- [WHAT TO WORK ON] Find the line containing "timing;hold_violations;0;" in the entries below. Restate it and each line after it, word for word, up to and including the line containing "No activity file".

- [DATA IN THIS EXERCISE]
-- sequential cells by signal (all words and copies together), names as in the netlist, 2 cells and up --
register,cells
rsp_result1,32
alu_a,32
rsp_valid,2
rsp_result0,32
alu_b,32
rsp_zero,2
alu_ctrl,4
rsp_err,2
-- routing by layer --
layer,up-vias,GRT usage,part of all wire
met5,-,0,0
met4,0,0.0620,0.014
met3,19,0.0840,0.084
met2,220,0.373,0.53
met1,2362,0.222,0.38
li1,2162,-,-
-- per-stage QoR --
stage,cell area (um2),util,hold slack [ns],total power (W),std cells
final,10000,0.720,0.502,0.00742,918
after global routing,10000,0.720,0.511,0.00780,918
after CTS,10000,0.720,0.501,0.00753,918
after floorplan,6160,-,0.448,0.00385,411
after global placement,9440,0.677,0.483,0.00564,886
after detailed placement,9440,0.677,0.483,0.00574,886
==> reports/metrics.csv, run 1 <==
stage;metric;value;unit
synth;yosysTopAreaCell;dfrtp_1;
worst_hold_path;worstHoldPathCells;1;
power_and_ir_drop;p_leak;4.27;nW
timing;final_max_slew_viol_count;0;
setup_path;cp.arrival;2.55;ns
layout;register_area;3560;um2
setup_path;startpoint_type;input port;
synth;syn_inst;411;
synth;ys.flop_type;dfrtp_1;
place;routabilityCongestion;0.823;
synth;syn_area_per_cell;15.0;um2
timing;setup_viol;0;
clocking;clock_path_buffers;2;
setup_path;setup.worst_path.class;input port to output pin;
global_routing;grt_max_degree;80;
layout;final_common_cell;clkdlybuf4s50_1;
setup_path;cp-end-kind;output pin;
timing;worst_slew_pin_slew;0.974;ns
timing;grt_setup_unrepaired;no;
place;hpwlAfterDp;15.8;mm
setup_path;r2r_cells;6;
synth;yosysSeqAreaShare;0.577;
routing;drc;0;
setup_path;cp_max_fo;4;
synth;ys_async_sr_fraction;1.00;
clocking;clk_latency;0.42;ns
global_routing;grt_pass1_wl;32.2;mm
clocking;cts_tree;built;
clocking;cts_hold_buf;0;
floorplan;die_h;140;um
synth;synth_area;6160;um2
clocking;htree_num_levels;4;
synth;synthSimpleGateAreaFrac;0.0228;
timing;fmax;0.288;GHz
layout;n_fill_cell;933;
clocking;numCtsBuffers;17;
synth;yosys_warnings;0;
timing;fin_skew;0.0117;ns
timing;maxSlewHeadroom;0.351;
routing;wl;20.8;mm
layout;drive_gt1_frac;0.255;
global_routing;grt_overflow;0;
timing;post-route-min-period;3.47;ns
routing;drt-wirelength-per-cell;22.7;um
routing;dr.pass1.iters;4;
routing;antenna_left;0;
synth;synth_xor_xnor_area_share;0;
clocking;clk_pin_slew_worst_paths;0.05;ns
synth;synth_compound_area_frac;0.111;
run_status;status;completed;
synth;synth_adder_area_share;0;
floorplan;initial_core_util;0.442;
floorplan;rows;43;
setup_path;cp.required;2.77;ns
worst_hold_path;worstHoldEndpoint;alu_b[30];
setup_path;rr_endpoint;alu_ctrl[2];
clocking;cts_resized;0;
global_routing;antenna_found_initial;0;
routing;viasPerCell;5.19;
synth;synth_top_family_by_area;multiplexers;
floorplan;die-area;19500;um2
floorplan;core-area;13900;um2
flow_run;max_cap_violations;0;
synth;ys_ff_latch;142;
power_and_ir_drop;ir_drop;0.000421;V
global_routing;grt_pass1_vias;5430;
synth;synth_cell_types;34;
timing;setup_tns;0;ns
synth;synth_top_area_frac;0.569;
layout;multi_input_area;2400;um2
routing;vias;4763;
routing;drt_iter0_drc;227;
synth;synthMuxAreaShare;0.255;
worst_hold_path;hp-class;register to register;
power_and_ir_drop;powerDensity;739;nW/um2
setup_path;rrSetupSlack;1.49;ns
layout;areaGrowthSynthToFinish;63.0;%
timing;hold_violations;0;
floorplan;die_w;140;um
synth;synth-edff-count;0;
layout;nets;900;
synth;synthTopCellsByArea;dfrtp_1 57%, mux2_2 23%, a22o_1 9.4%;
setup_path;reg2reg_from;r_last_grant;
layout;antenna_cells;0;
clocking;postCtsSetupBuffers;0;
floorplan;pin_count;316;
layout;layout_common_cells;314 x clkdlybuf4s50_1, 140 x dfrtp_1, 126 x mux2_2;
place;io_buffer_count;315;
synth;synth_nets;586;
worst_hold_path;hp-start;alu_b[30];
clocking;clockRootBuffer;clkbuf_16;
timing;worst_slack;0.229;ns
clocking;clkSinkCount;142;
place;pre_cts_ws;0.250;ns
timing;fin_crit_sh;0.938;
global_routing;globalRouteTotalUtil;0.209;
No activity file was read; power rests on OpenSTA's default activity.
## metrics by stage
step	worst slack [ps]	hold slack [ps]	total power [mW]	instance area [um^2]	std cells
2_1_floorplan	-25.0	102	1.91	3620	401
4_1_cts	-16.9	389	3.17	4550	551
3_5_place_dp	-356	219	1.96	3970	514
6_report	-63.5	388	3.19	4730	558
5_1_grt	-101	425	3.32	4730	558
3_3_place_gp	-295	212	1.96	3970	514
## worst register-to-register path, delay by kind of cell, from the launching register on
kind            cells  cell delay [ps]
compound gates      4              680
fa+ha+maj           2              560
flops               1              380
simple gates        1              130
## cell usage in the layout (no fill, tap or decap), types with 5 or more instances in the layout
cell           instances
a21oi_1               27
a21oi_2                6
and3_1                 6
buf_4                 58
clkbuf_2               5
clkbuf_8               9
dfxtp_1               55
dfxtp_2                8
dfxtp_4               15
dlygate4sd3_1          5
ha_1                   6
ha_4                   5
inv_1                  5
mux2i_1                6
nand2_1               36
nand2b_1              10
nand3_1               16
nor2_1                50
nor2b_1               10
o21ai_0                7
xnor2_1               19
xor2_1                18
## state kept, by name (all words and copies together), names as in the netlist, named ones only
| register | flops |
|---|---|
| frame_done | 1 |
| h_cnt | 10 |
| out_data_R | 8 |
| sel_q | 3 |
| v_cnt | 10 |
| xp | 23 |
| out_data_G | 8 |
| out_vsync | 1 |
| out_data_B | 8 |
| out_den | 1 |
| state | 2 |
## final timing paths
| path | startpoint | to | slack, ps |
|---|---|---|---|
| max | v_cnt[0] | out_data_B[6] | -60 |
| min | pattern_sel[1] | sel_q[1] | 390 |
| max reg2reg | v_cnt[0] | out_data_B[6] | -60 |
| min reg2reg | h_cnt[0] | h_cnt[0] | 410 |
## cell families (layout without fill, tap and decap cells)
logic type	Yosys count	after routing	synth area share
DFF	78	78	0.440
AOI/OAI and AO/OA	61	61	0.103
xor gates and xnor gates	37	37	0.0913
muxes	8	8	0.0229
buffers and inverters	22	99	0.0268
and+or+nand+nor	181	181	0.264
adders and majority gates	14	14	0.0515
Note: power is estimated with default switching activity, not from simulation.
--- config.mk ---
export PLATFORM = sky130hd
export DESIGN_NAME = board_clear_fsm
export DESIGN_NICKNAME = d
export VERILOG_FILES = /design/src/rtl/board_clear_fsm.sv
export SDC_FILE = /design/constraint.sdc
export NUM_CORES = 1
export LEC_CHECK = 0
export ABC_AREA = 1
export CAP_MARGIN = 10
export CELL_PAD_IN_SITES_DETAIL_PLACEMENT = 1
export CELL_PAD_IN_SITES_GLOBAL_PLACEMENT = 2
export CORE_MARGIN = 4
export CORE_UTILIZATION = 30
export DETAILED_ROUTE_END_ITERATION = 8
export PLACE_DENSITY_LB_ADDON = 0.1
export SETUP_SLACK_MARGIN = 0.15
export SLEW_MARGIN = 20
export SYNTH_ARGS = -nofsm -noshare
export SYNTH_HDL_FRONTEND = slang
export SYNTH_SLANG_ARGS = --single-unit
export TNS_END_PERCENT = 10
--- constraint.sdc ---
create_clock -name clka -period 4.21 [get_ports clka]
set_input_delay 0.842 -clock clka [delete_from_list [all_inputs] [get_ports clka]]
set_output_delay 0.842 -clock clka [all_outputs]
set_load 0.05 [all_outputs]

- [SOLUTION TO THE EXERCISE]
timing;hold_violations;0;
floorplan;die_w;140;um
synth;synth-edff-count;0;
layout;nets;900;
synth;synthTopCellsByArea;dfrtp_1 57%, mux2_2 23%, a22o_1 9.4%;
setup_path;reg2reg_from;r_last_grant;
layout;antenna_cells;0;
clocking;postCtsSetupBuffers;0;
floorplan;pin_count;316;
layout;layout_common_cells;314 x clkdlybuf4s50_1, 140 x dfrtp_1, 126 x mux2_2;
place;io_buffer_count;315;
synth;synth_nets;586;
worst_hold_path;hp-start;alu_b[30];
clocking;clockRootBuffer;clkbuf_16;
timing;worst_slack;0.229;ns
clocking;clkSinkCount;142;
place;pre_cts_ws;0.250;ns
timing;fin_crit_sh;0.938;
global_routing;globalRouteTotalUtil;0.209;
No activity file was read; power rests on OpenSTA's default activity.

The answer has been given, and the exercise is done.